Sometimes the fact that a dog can’t talk is a blessing. Those times when you just want someone to listen but not give advice. When you want to take a walk or a drive without having to chat. When you just want a snuggle.
But when your dog is sick or afraid, everything becomes a guessing game, and it’s not always easy to know if you’ve guessed right.
Late one afternoon last week, I opened the front door and walked into a wall of smell — gaggy and disgusting. It had to be Tooey. Fortunately for us, Tooey was in her crate, so she’d had no opportunity to spread whatever it was around the house.
When I got to Tooey’s crate, I could see that she must have gotten into something that made everything come out both ends. Poor Tooey — stuck in a crate with all that. We’d coincidentally had a vet appointment that afternoon anyway, so I swooped her up in my arms, put her in the car, and drove to the vet.

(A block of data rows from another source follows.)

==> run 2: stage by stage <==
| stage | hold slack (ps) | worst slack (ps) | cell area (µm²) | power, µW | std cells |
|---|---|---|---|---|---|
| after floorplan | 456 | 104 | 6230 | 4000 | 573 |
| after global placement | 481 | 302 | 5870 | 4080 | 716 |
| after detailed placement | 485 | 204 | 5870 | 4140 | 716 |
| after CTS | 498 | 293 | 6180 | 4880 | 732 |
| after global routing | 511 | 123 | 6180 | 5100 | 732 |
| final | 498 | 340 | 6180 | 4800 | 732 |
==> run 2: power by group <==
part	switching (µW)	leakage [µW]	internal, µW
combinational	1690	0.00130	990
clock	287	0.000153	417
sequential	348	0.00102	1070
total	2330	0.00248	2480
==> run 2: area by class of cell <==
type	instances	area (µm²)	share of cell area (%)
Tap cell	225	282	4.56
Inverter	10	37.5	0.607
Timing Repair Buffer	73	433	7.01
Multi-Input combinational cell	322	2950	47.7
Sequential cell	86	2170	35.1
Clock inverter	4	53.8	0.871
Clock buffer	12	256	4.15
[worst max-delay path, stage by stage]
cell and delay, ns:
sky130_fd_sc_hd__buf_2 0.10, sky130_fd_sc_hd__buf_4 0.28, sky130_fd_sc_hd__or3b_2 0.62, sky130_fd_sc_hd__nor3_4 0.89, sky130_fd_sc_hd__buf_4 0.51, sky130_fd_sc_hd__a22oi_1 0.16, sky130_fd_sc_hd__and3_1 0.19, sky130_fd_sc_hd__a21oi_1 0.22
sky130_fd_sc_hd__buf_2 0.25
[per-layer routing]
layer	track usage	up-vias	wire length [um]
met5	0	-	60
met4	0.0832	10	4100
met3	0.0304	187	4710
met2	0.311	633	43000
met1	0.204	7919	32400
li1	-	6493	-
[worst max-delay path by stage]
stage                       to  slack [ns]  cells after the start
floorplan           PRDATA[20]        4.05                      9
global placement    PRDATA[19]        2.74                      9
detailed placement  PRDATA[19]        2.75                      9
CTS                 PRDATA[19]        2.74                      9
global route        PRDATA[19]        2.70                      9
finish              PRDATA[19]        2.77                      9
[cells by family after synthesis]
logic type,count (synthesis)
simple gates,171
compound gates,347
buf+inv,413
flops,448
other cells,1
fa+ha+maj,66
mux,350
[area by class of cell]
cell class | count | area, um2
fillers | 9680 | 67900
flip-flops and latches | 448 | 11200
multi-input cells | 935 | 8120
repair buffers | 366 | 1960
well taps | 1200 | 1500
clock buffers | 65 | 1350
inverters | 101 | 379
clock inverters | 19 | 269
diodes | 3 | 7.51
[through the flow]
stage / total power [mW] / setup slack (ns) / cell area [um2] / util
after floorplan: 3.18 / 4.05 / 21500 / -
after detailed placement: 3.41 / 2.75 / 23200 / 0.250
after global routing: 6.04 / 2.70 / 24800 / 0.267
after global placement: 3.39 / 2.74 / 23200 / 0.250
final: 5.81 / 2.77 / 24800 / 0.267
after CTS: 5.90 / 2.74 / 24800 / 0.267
==> src/cpu_params.svh <==
`ifndef CPU_PARAMS_SVH
`define CPU_PARAMS_SVH

// first instruction address after reset.
`define CPU_RESET_PC 32'h0000_0000

// size of the register file.
`define CPU_NUM_REGS 16

// instruction field positions.
`define CPU_OPC_HI 31
`define CPU_OPC_LO 28
`define CPU_RD_HI 27
`define CPU_RD_LO 24
`define CPU_RA_HI 23
`define CPU_RA_LO 20
`define CPU_RB_HI 19
`define CPU_RB_LO 16
`define CPU_IMM_HI 15
`define CPU_IMM_LO 0

`endif

==> src/cpu_pkg.sv <==
`default_nettype none

package cpu_pkg;

	typedef logic [31:0] word_t;
	typedef logic [3:0] reg_sel_t;
	typedef logic [15:0] imm_t;
	typedef logic [3:0] opcode_t;
	typedef logic [2:0] alu_op_t;

	// opcodes 10 to 15 decode as no-operations.
	localparam opcode_t OPC_ADD = 4'd0;
	localparam opcode_t OPC_SUB = 4'd1;
	localparam opcode_t OPC_AND = 4'd2;
	localparam opcode_t OPC_OR = 4'd3;
	localparam opcode_t OPC_XOR = 4'd4;
	localparam opcode_t OPC_ADDI = 4'd5;
	localparam opcode_t OPC_LUI = 4'd6;
	localparam opcode_t OPC_LDW = 4'd7;
	localparam opcode_t OPC_STW = 4'd8;
	localparam opcode_t OPC_BEQ = 4'd9;

	localparam alu_op_t ALU_ADD = 3'd0;
	localparam alu_op_t ALU_SUB = 3'd1;
	localparam alu_op_t ALU_AND = 3'd2;
	localparam alu_op_t ALU_OR = 3'd3;
	localparam alu_op_t ALU_XOR = 3'd4;
	localparam alu_op_t ALU_PASS = 3'd5;

	typedef enum logic {
		IDLE,
		WAIT
	} bus_state_t;

endpackage

`default_nettype wire

==> src/cpu_decode.sv <==
`timescale 1ns/1ps
`default_nettype none

`include "cpu_params.svh"

module cpu_decode (
	input  wire                 clk,
	input  wire                 i_rst,
	input  wire                 i_stall,
	input  wire                 i_flush,
	input  wire cpu_pkg::word_t i_instr,
	input  wire cpu_pkg::word_t i_pc_plus_4,
	input  wire                 i_valid,
	output cpu_pkg::reg_sel_t   o_ra_sel,
	output cpu_pkg::reg_sel_t   o_rb_sel,
	output cpu_pkg::reg_sel_t   o_rd_sel,
	output logic                o_wr_en,
	output cpu_pkg::alu_op_t    o_alu_op,
	output logic                o_op2_imm,
	output logic                o_load,
	output logic                o_store,
	output logic                o_branch,
	output cpu_pkg::word_t      o_imm32,
	output cpu_pkg::word_t      o_pc_plus_4,
	output logic                o_hold_fetch
);

	cpu_pkg::opcode_t  opc;
	cpu_pkg::reg_sel_t rd;
	cpu_pkg::reg_sel_t ra;
	cpu_pkg::reg_sel_t rb;
	cpu_pkg::imm_t     imm;
	cpu_pkg::reg_sel_t ra_q;
	cpu_pkg::reg_sel_t rb_q;
	cpu_pkg::alu_op_t  alu_op;
	cpu_pkg::word_t    imm32;
	logic              wr_en;
	logic              op2_imm;
	logic              load;
	logic              store;
	logic              branch;
	logic              uses_ra;
	logic              uses_rb;
	logic              hazard;

	assign opc = i_instr[`CPU_OPC_HI:`CPU_OPC_LO];
	assign rd = i_instr[`CPU_RD_HI:`CPU_RD_LO];
	assign ra = i_instr[`CPU_RA_HI:`CPU_RA_LO];
	assign rb = i_instr[`CPU_RB_HI:`CPU_RB_LO];
	assign imm = i_instr[`CPU_IMM_HI:`CPU_IMM_LO];

	// while stalled the register file keeps reading for the held instruction.
	assign o_ra_sel = i_stall ? ra_q : ra;
	assign o_rb_sel = i_stall ? rb_q : rb;

	always_comb begin
		alu_op = cpu_pkg::ALU_ADD;
		imm32 = {{16{imm[15]}}, imm};
		wr_en = 1'b0;
		op2_imm = 1'b0;
		load = 1'b0;
		store = 1'b0;
		branch = 1'b0;
		case (opc)
		cpu_pkg::OPC_ADD: wr_en = 1'b1;
		cpu_pkg::OPC_SUB: begin
			alu_op = cpu_pkg::ALU_SUB;
			wr_en = 1'b1;
		end
		cpu_pkg::OPC_AND: begin
			alu_op = cpu_pkg::ALU_AND;
			wr_en = 1'b1;
		end
		cpu_pkg::OPC_OR: begin
			alu_op = cpu_pkg::ALU_OR;
			wr_en = 1'b1;
		end
		cpu_pkg::OPC_XOR: begin
			alu_op = cpu_pkg::ALU_XOR;
			wr_en = 1'b1;
		end
		cpu_pkg::OPC_ADDI: begin
			wr_en = 1'b1;
			op2_imm = 1'b1;
		end
		cpu_pkg::OPC_LUI: begin
			alu_op = cpu_pkg::ALU_PASS;
			imm32 = {imm, 16'h0000};
			wr_en = 1'b1;
			op2_imm = 1'b1;
		end
		cpu_pkg::OPC_LDW: begin
			wr_en = 1'b1;
			op2_imm = 1'b1;
			load = 1'b1;
		end
		cpu_pkg::OPC_STW: begin
			op2_imm = 1'b1;
			store = 1'b1;
		end
		cpu_pkg::OPC_BEQ: branch = 1'b1;
		default: wr_en = 1'b0;
		endcase
	end

	// a load sitting in the decode/execute register has no data until writeback.
	assign uses_ra = (opc != cpu_pkg::OPC_LUI);
	assign uses_rb = !op2_imm || store;
	assign hazard = i_valid && o_load && o_wr_en &&
		((uses_ra && o_rd_sel == ra) || (uses_rb && o_rd_sel == rb));
	assign o_hold_fetch = hazard;

	always_ff @(posedge clk) begin
		if (i_rst) begin
			o_wr_en <= 1'b0;
			o_load <= 1'b0;
			o_store <= 1'b0;
			o_branch <= 1'b0;
		end else if (!i_stall) begin
			if (i_flush || !i_valid || hazard) begin
				o_wr_en <= 1'b0;
				o_load <= 1'b0;
				o_store <= 1'b0;
				o_branch <= 1'b0;
			end else begin
				// r0 is never written, so it is never forwarded either.
				o_wr_en <= wr_en && (rd != '0);
				o_load <= load;
				o_store <= store;
				o_branch <= branch;
			end
		end
	end

	always_ff @(posedge clk) begin
		if (!i_stall) begin
			ra_q <= ra;
			rb_q <= rb;
			o_rd_sel <= rd;
			o_alu_op <= alu_op;
			o_op2_imm <= op2_imm;
			o_imm32 <= imm32;
			o_pc_plus_4 <= i_pc_plus_4;
		end
	end

endmodule

`default_nettype wire

==> src/cpu_exec.sv <==
`timescale 1ns/1ps
`default_nettype none

module cpu_exec (
	input  wire                    clk,
	input  wire                    i_rst,
	input  wire                    i_stall,
	input  wire cpu_pkg::reg_sel_t i_rd_sel,
	input  wire                    i_wr_en,
	input  wire cpu_pkg::alu_op_t  i_alu_op,
	input  wire                    i_op2_imm,
	input  wire                    i_load,
	input  wire                    i_store,
	input  wire                    i_branch,
	input  wire cpu_pkg::word_t    i_imm32,
	input  wire cpu_pkg::word_t    i_pc_plus_4,
	input  wire cpu_pkg::word_t    i_ra,
	input  wire cpu_pkg::word_t    i_rb,
	output logic                   o_branch_taken,
	output cpu_pkg::word_t         o_branch_target,
	output cpu_pkg::word_t         o_alu_out,
	output cpu_pkg::word_t         o_store_data,
	output cpu_pkg::reg_sel_t      o_rd_sel,
	output logic                   o_wr_en,
	output logic                   o_load,
	output logic                   o_store
);

	cpu_pkg::word_t op2;
	cpu_pkg::word_t result;

	assign op2 = i_op2_imm ? i_imm32 : i_rb;

	// loads and stores use the add path to form ra plus the offset.
	always_comb begin
		case (i_alu_op)
		cpu_pkg::ALU_ADD: result = i_ra + op2;
		cpu_pkg::ALU_SUB: result = i_ra - op2;
		cpu_pkg::ALU_AND: result = i_ra & op2;
		cpu_pkg::ALU_OR: result = i_ra | op2;
		cpu_pkg::ALU_XOR: result = i_ra ^ op2;
		cpu_pkg::ALU_PASS: result = op2;
		default: result = op2;
		endcase
	end

	// ************************************************************
	// branch resolution.
	// ************************************************************

	// the branch only fires in the cycle its instruction actually leaves execute.
	assign o_branch_taken = i_branch && (i_ra == i_rb) && !i_stall;
	assign o_branch_target = i_pc_plus_4 + {i_imm32[29:0], 2'b00};

	always_ff @(posedge clk) begin
		if (i_rst) begin
			o_wr_en <= 1'b0;
			o_load <= 1'b0;
			o_store <= 1'b0;
		end else if (!i_stall) begin
			o_wr_en <= i_wr_en;
			o_load <= i_load;
			o_store <= i_store;
		end
	end

	always_ff @(posedge clk) begin
		if (!i_stall) begin
			o_alu_out <= result;
			o_store_data <= i_rb;
			o_rd_sel <= i_rd_sel;
		end
	end

endmodule

`default_nettype wire

==> src/cpu_fetch.sv <==
`timescale 1ns/1ps
`default_nettype none

`include "cpu_params.svh"

module cpu_fetch (
	input  wire                 clk,
	input  wire                 i_rst,
	input  wire                 i_stall,
	input  wire                 i_branch_taken,
	input  wire cpu_pkg::word_t i_branch_target,
	input  wire cpu_pkg::word_t i_ibus_data,
	input  wire                 i_ibus_ack,
	output logic                o_ibus_access,
	output cpu_pkg::word_t      o_ibus_addr,
	output cpu_pkg::word_t      o_instr,
	output cpu_pkg::word_t      o_pc_plus_4,
	output logic                o_valid
);

	cpu_pkg::bus_state_t state;
	cpu_pkg::word_t      pc;
	cpu_pkg::word_t      next_pc;
	logic                stale;
	logic                ack_ok;
	logic                start;
	logic                buf_valid;
	cpu_pkg::word_t      buf_instr;
	cpu_pkg::word_t      buf_pc_plus_4;

	assign o_ibus_access = (state == cpu_pkg::WAIT);
	assign next_pc = i_branch_taken ? i_branch_target : pc;
	// a new fetch only goes out once the skid buffer is free.
	assign start = (state == cpu_pkg::IDLE) && !buf_valid;
	assign ack_ok = o_ibus_access && i_ibus_ack && !stale && !i_branch_taken;

	always_ff @(posedge clk) begin
		if (i_rst) begin
			state <= cpu_pkg::IDLE;
			pc <= `CPU_RESET_PC;
			stale <= 1'b0;
		end else if (start) begin
			state <= cpu_pkg::WAIT;
			pc <= next_pc + 32'd4;
		end else if (o_ibus_access) begin
			if (i_ibus_ack) begin
				state <= cpu_pkg::IDLE;
				stale <= 1'b0;
			end else if (i_branch_taken) begin
				stale <= 1'b1;
			end
			if (i_branch_taken)
				pc <= i_branch_target;
		end else if (i_branch_taken) begin
			pc <= i_branch_target;
		end
	end

	always_ff @(posedge clk) begin
		if (start)
			o_ibus_addr <= next_pc;
	end

	// ************************************************************
	// fetch/decode register with a one-entry skid buffer behind it.
	// ************************************************************
	always_ff @(posedge clk) begin
		if (i_rst || i_branch_taken) begin
			o_valid <= 1'b0;
			buf_valid <= 1'b0;
		end else if (!i_stall) begin
			o_valid <= buf_valid || ack_ok;
			buf_valid <= 1'b0;
		end else if (ack_ok) begin
			buf_valid <= 1'b1;
		end
	end

	always_ff @(posedge clk) begin
		if (!i_stall) begin
			o_instr <= buf_valid ? buf_instr : i_ibus_data;
			o_pc_plus_4 <= buf_valid ? buf_pc_plus_4 : o_ibus_addr + 32'd4;
		end
		if (ack_ok) begin
			buf_instr <= i_ibus_data;
			buf_pc_plus_4 <= o_ibus_addr + 32'd4;
		end
	end

	a_ibus_hold: assert property (@(posedge clk) disable iff (i_rst)
		o_ibus_access && !i_ibus_ack |=> o_ibus_access && $stable(o_ibus_addr));

endmodule

`default_nettype wire

==> src/cpu_memory.sv <==
`timescale 1ns/1ps
`default_nettype none

module cpu_memory (
	input  wire                    clk,
	input  wire                    i_rst,
	input  wire cpu_pkg::word_t    i_alu_out,
	input  wire cpu_pkg::word_t    i_store_data,
	input  wire cpu_pkg::reg_sel_t i_rd_sel,
	input  wire                    i_wr_en,
	input  wire                    i_load,
	input  wire                    i_store,
	input  wire cpu_pkg::word_t    i_dbus_data,
	input  wire                    i_dbus_ack,
	output logic                   o_dbus_access,
	output cpu_pkg::word_t         o_dbus_addr,
	output logic                   o_dbus_wr_en,
	output cpu_pkg::word_t         o_dbus_wr_data,
	output logic                   o_stall,
	output cpu_pkg::reg_sel_t      o_rd_sel,
	output logic                   o_wr_en,
	output cpu_pkg::word_t         o_wr_val
);

	cpu_pkg::bus_state_t state;
	logic                mem_op;
	logic                done;

	assign mem_op = i_load || i_store;
	assign done = o_dbus_access && i_dbus_ack;

	// the execute/memory register is frozen during the access, so the
	// address and write data can come straight from it.
	assign o_dbus_access = (state == cpu_pkg::WAIT);
	assign o_dbus_addr = i_alu_out;
	assign o_dbus_wr_en = i_store;
	assign o_dbus_wr_data = i_store_data;
	assign o_stall = mem_op && !done;

	always_ff @(posedge clk) begin
		if (i_rst)
			state <= cpu_pkg::IDLE;
		else if (state == cpu_pkg::IDLE && mem_op)
			state <= cpu_pkg::WAIT;
		else if (done)
			state <= cpu_pkg::IDLE;
	end

	always_ff @(posedge clk) begin
		if (i_rst)
			o_wr_en <= 1'b0;
		else if (!o_stall)
			o_wr_en <= i_wr_en;
	end

	always_ff @(posedge clk) begin
		if (!o_stall) begin
			o_rd_sel <= i_rd_sel;
			o_wr_val <= i_load ? i_dbus_data : i_alu_out;
		end
	end

	a_dbus_hold: assert property (@(posedge clk) disable iff (i_rst)
		$fell(o_dbus_access) |-> $past(i_dbus_ack));

endmodule

`default_nettype wire

==> src/cpu_regfile.sv <==
`timescale 1ns/1ps
`default_nettype none

`include "cpu_params.svh"

module cpu_regfile (
	input  wire                    clk,
	input  wire                    i_rst,
	input  wire cpu_pkg::reg_sel_t i_ra_sel,
	input  wire cpu_pkg::reg_sel_t i_rb_sel,
	input  wire cpu_pkg::reg_sel_t i_rd_sel,
	input  wire                    i_wr_en,
	input  wire cpu_pkg::word_t    i_wr_val,
	output cpu_pkg::word_t         o_ra,
	output cpu_pkg::word_t         o_rb
);

	cpu_pkg::word_t regs [`CPU_NUM_REGS];
	logic           wr_ok;

	assign wr_ok = i_wr_en && (i_rd_sel != '0);

	always_ff @(posedge clk) begin
		if (i_rst) begin
			for (int i = 0; i < `CPU_NUM_REGS; i++)
				regs[i] <= '0;
		end else if (wr_ok) begin
			regs[i_rd_sel] <= i_wr_val;
		end
	end

	// a write in the same cycle goes straight through to the read port.
	always_ff @(posedge clk) begin
		o_ra <= (wr_ok && i_rd_sel == i_ra_sel) ? i_wr_val : regs[i_ra_sel];
		o_rb <= (wr_ok && i_rd_sel == i_rb_sel) ? i_wr_val : regs[i_rb_sel];
	end

	a_r0_ra: assert property (@(posedge clk) disable iff (i_rst)
		i_ra_sel == '0 |=> o_ra == '0);
	a_r0_rb: assert property (@(posedge clk) disable iff (i_rst)
		i_rb_sel == '0 |=> o_rb == '0);

endmodule

`default_nettype wire

==> src/cpu_top.sv <==
`timescale 1ns/1ps
`default_nettype none

module cpu_top (
	input  wire                 clk,
	input  wire                 i_rst,
	output wire                 o_ibus_access,
	output wire cpu_pkg::word_t o_ibus_addr,
	input  wire cpu_pkg::word_t i_ibus_data,
	input  wire                 i_ibus_ack,
	output wire                 o_dbus_access,
	output wire cpu_pkg::word_t o_dbus_addr,
	output wire                 o_dbus_wr_en,
	output wire cpu_pkg::word_t o_dbus_wr_data,
	input  wire cpu_pkg::word_t i_dbus_data,
	input  wire                 i_dbus_ack
);

	cpu_pkg::word_t    fd_instr;
	cpu_pkg::word_t    fd_pc_plus_4;
	logic              fd_valid;
	logic              f_stall;
	cpu_pkg::reg_sel_t d_ra_sel;
	cpu_pkg::reg_sel_t d_rb_sel;
	logic              d_hold_fetch;
	cpu_pkg::reg_sel_t de_rd_sel;
	logic              de_wr_en;
	cpu_pkg::alu_op_t  de_alu_op;
	logic              de_op2_imm;
	logic              de_load;
	logic              de_store;
	logic              de_branch;
	cpu_pkg::word_t    de_imm32;
	cpu_pkg::word_t    de_pc_plus_4;
	cpu_pkg::word_t    rf_ra;
	cpu_pkg::word_t    rf_rb;
	cpu_pkg::reg_sel_t e_ra_sel;
	cpu_pkg::reg_sel_t e_rb_sel;
	cpu_pkg::word_t    e_ra;
	cpu_pkg::word_t    e_rb;
	logic              ef_branch_taken;
	cpu_pkg::word_t    ef_branch_target;
	cpu_pkg::word_t    em_alu_out;
	cpu_pkg::word_t    em_store_data;
	cpu_pkg::reg_sel_t em_rd_sel;
	logic              em_wr_en;
	logic              em_load;
	logic              em_store;
	logic              m_stall;
	cpu_pkg::reg_sel_t mw_rd_sel;
	logic              mw_wr_en;
	cpu_pkg::word_t    mw_wr_val;

	// fetch also waits while decode inserts a load-use bubble.
	assign f_stall = m_stall || d_hold_fetch;

	cpu_fetch u_fetch (
		.clk(clk), .i_rst(i_rst), .i_stall(f_stall),
		.i_branch_taken(ef_branch_taken), .i_branch_target(ef_branch_target),
		.i_ibus_data(i_ibus_data), .i_ibus_ack(i_ibus_ack),
		.o_ibus_access(o_ibus_access), .o_ibus_addr(o_ibus_addr),
		.o_instr(fd_instr), .o_pc_plus_4(fd_pc_plus_4), .o_valid(fd_valid));

	cpu_decode u_decode (
		.clk(clk), .i_rst(i_rst), .i_stall(m_stall), .i_flush(ef_branch_taken),
		.i_instr(fd_instr), .i_pc_plus_4(fd_pc_plus_4), .i_valid(fd_valid),
		.o_ra_sel(d_ra_sel), .o_rb_sel(d_rb_sel), .o_rd_sel(de_rd_sel),
		.o_wr_en(de_wr_en), .o_alu_op(de_alu_op), .o_op2_imm(de_op2_imm),
		.o_load(de_load), .o_store(de_store), .o_branch(de_branch),
		.o_imm32(de_imm32), .o_pc_plus_4(de_pc_plus_4), .o_hold_fetch(d_hold_fetch));

	cpu_exec u_exec (
		.clk(clk), .i_rst(i_rst), .i_stall(m_stall),
		.i_rd_sel(de_rd_sel), .i_wr_en(de_wr_en), .i_alu_op(de_alu_op),
		.i_op2_imm(de_op2_imm), .i_load(de_load), .i_store(de_store),
		.i_branch(de_branch), .i_imm32(de_imm32), .i_pc_plus_4(de_pc_plus_4),
		.i_ra(e_ra), .i_rb(e_rb),
		.o_branch_taken(ef_branch_taken), .o_branch_target(ef_branch_target),
		.o_alu_out(em_alu_out), .o_store_data(em_store_data), .o_rd_sel(em_rd_sel),
		.o_wr_en(em_wr_en), .o_load(em_load), .o_store(em_store));

	cpu_memory u_memory (
		.clk(clk), .i_rst(i_rst),
		.i_alu_out(em_alu_out), .i_store_data(em_store_data), .i_rd_sel(em_rd_sel),
		.i_wr_en(em_wr_en), .i_load(em_load), .i_store(em_store),
		.i_dbus_data(i_dbus_data), .i_dbus_ack(i_dbus_ack),
		.o_dbus_access(o_dbus_access), .o_dbus_addr(o_dbus_addr),
		.o_dbus_wr_en(o_dbus_wr_en), .o_dbus_wr_data(o_dbus_wr_data),
		.o_stall(m_stall), .o_rd_sel(mw_rd_sel), .o_wr_en(mw_wr_en),
		.o_wr_val(mw_wr_val));

	cpu_regfile u_regfile (
		.clk(clk), .i_rst(i_rst),
		.i_ra_sel(d_ra_sel), .i_rb_sel(d_rb_sel),
		.i_rd_sel(mw_rd_sel), .i_wr_en(mw_wr_en), .i_wr_val(mw_wr_val),
		.o_ra(rf_ra), .o_rb(rf_rb));

	// ************************************************************
	// operand forwarding into execute.
	// ************************************************************

	// the selects line up with the registered register file outputs.
	always_ff @(posedge clk) begin
		e_ra_sel <= d_ra_sel;
		e_rb_sel <= d_rb_sel;
	end

	// the younger result in execute/memory wins over memory/writeback.
	always_comb begin
		if (em_wr_en && em_rd_sel == e_ra_sel)
			e_ra = em_alu_out;
		else if (mw_wr_en && mw_rd_sel == e_ra_sel)
			e_ra = mw_wr_val;
		else
			e_ra = rf_ra;

		if (em_wr_en && em_rd_sel == e_rb_sel)
			e_rb = em_alu_out;
		else if (mw_wr_en && mw_rd_sel == e_rb_sel)
			e_rb = mw_wr_val;
		else
			e_rb = rf_rb;
	end

endmodule

`default_nettype wire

She’d gotten into something, all right. We don’t know what, but something that introduced way too many actively reproducing bacteria into her gut. The vet prescribed antibiotics, and then away we rushed to the dog wash. That night, after washing and drying the dog, cleaning up the car, washing my clothes, cleaning her crate, and then washing all the various towels I’d used, I flopped into bed and slept.
That was easy.
Harder is the fear. For some reason, Tooey is afraid of people. When anyone comes up to her, she backs away. Fortunately, she’s not aggressive or defensive — she just steps away.
This is such a change from the day we met her. That day, she was thrilled to see us, two strangers. She ran with us, wanted us to pet her, jumped up on us for hugs, chased a ball for us, and hung around us as much as she could.
And with the two of us, she still does all this. After 3-1/2 weeks, we’re not strangers anymore. But with strangers, she steps back.
It’s a puzzle. I’m hoping it’s merely a combination of being in her 4th home for only 3-1/2 weeks and being 9 months old. I’m hoping that as she gets used to us, our house, and our neighborhood, she’ll become less afraid. That as she matures, she’ll become less afraid. That getting her some training and not forcing her into anything will help her become more confident.
So, just as I did with Cooper and all his various and completely different behavior issues, I’m talking to as many people as I can, reading as much as I can find, trying to figure out what Tooey can’t tell me, and how to help her.